What the task asks: Go line by line through the data and copy those with the word "constraint".
Segment Start: Data shown
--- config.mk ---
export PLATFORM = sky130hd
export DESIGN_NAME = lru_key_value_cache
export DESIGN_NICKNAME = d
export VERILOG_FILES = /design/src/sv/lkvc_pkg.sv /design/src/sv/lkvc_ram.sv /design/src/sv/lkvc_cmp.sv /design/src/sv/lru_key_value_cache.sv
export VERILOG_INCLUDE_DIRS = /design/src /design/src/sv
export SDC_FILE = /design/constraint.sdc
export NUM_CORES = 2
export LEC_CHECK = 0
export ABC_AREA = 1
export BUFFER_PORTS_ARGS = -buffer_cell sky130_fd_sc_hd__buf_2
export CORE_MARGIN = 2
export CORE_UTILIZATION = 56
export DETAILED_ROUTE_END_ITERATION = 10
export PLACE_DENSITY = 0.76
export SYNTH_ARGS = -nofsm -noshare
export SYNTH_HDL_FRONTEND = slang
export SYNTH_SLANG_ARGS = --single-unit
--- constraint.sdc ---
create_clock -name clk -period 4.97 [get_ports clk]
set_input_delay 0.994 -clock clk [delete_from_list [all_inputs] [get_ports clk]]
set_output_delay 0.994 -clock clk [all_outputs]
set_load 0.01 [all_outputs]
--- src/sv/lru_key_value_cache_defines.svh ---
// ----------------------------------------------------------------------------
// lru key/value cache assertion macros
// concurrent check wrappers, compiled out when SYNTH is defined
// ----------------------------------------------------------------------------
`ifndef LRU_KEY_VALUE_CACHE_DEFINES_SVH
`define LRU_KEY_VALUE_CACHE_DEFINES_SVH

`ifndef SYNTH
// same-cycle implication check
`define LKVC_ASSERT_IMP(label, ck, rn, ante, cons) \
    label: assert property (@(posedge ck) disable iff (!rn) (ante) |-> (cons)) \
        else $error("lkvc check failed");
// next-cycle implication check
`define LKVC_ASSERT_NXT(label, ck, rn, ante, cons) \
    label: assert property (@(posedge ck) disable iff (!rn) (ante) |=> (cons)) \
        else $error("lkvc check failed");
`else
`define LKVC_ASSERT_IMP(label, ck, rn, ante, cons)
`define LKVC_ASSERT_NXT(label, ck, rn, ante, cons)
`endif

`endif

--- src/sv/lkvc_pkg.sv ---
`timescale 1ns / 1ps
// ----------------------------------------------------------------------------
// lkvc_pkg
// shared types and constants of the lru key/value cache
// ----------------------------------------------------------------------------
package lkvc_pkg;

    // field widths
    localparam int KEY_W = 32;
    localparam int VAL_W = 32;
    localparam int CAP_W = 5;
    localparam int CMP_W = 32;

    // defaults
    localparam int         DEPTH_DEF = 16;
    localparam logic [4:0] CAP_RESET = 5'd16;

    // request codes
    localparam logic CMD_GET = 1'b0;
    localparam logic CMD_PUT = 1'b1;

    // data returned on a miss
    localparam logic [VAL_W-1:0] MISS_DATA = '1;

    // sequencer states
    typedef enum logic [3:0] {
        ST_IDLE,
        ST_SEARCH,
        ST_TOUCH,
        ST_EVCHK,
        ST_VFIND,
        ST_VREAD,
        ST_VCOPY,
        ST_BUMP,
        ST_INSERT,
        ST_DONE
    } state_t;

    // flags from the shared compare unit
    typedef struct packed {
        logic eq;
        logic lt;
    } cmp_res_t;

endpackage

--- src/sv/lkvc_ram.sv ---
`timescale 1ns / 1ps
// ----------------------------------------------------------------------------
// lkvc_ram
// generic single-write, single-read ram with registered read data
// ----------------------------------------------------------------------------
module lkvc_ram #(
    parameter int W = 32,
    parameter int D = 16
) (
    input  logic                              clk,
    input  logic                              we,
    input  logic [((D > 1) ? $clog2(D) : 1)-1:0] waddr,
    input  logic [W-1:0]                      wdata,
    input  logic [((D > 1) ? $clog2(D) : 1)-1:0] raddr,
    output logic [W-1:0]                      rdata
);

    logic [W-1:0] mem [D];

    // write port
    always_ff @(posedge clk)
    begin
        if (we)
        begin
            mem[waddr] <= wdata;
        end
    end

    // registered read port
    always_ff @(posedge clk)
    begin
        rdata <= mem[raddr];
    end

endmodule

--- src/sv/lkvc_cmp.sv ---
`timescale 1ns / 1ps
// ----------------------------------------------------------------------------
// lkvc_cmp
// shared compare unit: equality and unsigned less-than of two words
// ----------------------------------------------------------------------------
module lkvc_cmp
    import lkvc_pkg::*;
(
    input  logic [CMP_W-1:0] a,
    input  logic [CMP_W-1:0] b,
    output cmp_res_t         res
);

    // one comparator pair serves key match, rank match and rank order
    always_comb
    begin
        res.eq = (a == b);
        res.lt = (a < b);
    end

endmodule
Segment End: Data shown
Segment Start: Data shown
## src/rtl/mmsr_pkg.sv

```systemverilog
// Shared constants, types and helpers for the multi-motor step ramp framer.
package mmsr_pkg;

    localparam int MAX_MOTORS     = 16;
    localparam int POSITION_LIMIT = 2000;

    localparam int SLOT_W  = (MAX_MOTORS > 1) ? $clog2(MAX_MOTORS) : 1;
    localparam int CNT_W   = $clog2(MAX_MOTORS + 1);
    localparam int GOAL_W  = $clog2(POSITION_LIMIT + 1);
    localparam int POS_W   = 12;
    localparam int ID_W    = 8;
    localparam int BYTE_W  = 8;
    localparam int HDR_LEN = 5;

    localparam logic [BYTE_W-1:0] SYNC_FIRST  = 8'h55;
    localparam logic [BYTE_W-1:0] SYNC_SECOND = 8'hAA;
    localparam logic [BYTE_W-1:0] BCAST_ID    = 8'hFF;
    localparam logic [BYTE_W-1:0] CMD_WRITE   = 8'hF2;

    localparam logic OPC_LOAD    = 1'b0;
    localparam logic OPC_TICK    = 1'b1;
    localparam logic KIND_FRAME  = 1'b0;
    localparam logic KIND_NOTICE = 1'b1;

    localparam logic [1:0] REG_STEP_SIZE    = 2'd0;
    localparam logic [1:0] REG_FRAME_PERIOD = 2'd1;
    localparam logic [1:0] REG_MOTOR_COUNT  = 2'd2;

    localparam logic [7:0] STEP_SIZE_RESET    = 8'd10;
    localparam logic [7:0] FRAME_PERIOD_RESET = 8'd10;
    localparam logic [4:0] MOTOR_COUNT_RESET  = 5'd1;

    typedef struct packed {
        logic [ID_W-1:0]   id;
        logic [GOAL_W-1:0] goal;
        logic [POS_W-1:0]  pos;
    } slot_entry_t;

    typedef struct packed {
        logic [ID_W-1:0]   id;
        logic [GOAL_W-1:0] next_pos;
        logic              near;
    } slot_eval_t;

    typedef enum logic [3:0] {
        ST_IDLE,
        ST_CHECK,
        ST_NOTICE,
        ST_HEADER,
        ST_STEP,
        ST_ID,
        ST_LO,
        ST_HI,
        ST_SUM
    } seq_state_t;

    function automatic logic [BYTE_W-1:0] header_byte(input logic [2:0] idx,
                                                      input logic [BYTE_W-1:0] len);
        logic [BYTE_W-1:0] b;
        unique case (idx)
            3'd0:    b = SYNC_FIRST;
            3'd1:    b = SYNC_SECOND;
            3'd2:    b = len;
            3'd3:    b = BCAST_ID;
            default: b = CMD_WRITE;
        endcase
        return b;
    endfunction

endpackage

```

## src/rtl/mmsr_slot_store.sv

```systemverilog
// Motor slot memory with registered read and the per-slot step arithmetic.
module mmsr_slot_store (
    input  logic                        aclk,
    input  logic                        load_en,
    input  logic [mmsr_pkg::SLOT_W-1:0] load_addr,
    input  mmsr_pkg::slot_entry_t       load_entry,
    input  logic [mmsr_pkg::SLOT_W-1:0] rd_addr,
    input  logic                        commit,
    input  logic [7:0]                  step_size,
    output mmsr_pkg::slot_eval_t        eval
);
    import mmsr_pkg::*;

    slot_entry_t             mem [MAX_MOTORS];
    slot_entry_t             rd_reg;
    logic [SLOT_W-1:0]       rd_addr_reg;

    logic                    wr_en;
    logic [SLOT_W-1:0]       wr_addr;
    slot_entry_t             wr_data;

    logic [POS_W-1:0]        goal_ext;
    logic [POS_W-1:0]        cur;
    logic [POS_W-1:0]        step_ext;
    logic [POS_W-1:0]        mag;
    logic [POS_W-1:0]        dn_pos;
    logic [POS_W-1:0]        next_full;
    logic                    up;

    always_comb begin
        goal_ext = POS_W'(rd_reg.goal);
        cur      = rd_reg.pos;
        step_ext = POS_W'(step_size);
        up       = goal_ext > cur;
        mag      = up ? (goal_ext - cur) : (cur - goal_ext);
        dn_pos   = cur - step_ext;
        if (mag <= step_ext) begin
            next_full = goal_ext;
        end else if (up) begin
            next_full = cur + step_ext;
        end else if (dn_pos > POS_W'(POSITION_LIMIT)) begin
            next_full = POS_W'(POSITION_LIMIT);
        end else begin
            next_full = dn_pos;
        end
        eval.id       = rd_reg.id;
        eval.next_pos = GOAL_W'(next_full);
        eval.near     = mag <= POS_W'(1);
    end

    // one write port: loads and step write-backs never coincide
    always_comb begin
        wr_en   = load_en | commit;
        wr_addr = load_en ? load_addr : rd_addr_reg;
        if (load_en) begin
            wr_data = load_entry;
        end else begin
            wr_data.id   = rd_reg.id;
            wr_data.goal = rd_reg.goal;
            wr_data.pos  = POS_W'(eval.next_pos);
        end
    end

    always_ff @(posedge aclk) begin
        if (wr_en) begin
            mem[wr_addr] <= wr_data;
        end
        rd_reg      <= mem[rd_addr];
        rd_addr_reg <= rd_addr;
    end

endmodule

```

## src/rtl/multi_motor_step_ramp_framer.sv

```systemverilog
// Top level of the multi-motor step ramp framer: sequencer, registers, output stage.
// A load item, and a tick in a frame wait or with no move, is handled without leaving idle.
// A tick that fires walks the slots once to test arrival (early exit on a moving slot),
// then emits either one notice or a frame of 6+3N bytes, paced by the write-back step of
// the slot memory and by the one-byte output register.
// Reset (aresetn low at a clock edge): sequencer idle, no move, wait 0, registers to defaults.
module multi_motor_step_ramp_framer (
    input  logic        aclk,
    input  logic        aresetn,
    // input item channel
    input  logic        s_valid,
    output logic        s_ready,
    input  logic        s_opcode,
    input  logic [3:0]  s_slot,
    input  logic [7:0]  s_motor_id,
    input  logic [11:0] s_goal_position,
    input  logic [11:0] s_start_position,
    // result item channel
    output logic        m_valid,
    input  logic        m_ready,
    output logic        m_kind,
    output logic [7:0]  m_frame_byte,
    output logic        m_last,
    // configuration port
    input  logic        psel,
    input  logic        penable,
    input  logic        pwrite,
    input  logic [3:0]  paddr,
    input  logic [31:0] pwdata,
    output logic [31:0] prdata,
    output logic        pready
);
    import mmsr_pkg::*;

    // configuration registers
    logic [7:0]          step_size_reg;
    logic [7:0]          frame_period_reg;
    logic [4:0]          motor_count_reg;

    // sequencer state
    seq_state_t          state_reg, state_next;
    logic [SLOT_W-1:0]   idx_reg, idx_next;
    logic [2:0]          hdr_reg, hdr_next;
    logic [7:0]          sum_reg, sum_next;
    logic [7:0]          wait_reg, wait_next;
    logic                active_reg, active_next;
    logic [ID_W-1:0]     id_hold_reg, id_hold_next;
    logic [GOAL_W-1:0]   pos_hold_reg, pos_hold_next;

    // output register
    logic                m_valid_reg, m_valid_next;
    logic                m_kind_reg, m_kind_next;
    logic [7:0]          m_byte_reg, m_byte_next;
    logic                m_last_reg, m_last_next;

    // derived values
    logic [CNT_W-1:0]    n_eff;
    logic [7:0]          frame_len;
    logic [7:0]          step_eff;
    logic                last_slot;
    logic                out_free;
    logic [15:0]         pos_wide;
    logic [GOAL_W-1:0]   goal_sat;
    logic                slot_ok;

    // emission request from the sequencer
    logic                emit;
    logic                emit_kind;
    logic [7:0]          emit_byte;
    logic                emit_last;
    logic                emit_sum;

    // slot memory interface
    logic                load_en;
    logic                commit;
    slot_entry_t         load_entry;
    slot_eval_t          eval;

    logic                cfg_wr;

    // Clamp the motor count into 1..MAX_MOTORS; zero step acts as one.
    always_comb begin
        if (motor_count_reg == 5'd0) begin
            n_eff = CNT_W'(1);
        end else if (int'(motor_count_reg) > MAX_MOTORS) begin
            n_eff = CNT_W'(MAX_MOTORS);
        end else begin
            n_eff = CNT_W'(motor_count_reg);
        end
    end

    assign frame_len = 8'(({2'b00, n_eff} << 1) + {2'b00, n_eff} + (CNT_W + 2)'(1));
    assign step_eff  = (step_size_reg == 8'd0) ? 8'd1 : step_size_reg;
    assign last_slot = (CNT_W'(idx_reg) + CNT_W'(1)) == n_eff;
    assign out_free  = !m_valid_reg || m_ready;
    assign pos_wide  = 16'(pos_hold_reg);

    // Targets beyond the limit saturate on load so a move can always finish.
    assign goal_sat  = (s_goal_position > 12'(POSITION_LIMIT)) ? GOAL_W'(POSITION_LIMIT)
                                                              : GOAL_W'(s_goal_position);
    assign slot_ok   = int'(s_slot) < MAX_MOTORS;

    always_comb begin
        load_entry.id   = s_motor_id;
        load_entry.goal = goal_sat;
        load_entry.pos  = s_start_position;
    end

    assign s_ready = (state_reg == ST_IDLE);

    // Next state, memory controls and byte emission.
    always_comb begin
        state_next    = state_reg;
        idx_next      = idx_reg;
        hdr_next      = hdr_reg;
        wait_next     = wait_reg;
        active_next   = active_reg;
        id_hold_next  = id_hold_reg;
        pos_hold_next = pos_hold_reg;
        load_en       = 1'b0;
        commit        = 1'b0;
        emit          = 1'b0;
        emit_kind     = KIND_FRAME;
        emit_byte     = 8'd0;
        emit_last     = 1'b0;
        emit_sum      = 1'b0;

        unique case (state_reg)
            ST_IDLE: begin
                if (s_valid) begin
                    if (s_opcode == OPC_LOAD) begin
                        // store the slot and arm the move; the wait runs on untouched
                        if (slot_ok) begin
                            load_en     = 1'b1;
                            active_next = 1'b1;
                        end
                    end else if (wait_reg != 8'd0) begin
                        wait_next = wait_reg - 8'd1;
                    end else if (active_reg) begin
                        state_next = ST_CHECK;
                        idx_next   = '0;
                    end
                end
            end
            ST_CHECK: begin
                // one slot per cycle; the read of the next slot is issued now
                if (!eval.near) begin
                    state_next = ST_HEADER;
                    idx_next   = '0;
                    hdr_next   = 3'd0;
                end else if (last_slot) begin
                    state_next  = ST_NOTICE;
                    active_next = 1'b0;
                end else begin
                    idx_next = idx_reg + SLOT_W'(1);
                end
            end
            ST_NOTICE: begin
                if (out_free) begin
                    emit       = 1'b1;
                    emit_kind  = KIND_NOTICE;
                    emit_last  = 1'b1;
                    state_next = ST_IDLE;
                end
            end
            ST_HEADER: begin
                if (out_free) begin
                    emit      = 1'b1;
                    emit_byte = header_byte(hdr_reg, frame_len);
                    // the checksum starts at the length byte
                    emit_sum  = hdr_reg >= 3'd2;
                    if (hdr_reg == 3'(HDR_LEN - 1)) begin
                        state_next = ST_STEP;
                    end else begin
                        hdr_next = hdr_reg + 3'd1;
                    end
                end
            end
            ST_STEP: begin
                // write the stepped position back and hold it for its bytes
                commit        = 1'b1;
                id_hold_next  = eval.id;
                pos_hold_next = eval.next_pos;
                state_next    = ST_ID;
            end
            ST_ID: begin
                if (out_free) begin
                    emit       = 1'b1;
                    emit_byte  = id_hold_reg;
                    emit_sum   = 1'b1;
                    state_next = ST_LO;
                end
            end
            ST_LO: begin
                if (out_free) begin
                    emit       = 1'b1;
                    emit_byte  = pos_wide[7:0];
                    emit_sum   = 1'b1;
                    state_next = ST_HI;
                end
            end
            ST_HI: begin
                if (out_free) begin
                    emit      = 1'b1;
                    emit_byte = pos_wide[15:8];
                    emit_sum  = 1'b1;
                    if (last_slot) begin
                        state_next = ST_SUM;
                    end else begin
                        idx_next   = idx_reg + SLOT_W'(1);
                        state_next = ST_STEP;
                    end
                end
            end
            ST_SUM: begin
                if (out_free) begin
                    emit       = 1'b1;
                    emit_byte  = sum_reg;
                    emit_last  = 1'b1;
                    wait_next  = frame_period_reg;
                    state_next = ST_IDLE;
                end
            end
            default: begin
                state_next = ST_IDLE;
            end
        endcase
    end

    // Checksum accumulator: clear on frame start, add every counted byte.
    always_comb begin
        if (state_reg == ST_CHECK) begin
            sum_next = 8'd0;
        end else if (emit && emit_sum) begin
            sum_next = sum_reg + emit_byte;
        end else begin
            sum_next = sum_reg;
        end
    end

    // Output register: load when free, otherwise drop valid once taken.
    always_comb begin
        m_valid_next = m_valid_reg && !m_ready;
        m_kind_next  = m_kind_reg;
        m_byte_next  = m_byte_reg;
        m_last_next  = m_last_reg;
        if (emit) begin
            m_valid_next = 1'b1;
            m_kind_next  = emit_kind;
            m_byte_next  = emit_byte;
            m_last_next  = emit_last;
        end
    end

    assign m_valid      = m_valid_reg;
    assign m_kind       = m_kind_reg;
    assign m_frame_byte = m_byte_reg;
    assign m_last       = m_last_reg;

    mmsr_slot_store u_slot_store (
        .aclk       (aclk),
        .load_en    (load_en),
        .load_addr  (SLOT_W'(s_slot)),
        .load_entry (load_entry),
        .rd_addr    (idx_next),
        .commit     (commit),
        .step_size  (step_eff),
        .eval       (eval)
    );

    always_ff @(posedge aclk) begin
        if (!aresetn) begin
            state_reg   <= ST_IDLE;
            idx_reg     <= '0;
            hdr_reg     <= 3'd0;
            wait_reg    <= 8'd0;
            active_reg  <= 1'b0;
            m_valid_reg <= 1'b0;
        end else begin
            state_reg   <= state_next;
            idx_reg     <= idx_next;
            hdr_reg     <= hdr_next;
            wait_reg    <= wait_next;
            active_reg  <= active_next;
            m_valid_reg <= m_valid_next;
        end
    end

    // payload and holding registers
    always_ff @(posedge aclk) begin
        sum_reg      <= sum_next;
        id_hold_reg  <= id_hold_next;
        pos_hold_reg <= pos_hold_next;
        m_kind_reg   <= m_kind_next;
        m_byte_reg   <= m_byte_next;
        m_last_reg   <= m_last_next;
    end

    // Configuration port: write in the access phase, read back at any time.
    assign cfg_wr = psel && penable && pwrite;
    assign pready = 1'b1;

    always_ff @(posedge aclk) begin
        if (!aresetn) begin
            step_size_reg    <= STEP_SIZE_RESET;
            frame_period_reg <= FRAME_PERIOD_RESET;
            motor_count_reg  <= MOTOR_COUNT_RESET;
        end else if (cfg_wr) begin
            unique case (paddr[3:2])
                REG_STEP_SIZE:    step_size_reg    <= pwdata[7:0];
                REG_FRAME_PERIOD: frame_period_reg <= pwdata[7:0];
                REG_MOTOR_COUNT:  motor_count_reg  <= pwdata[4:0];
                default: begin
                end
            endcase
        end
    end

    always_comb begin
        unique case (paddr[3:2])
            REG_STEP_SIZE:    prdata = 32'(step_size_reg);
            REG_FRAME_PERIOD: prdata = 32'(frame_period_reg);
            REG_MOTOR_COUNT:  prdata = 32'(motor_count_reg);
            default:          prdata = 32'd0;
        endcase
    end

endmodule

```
Segment End: Data shown
Reply:
export SDC_FILE = /design/constraint.sdc
--- constraint.sdc ---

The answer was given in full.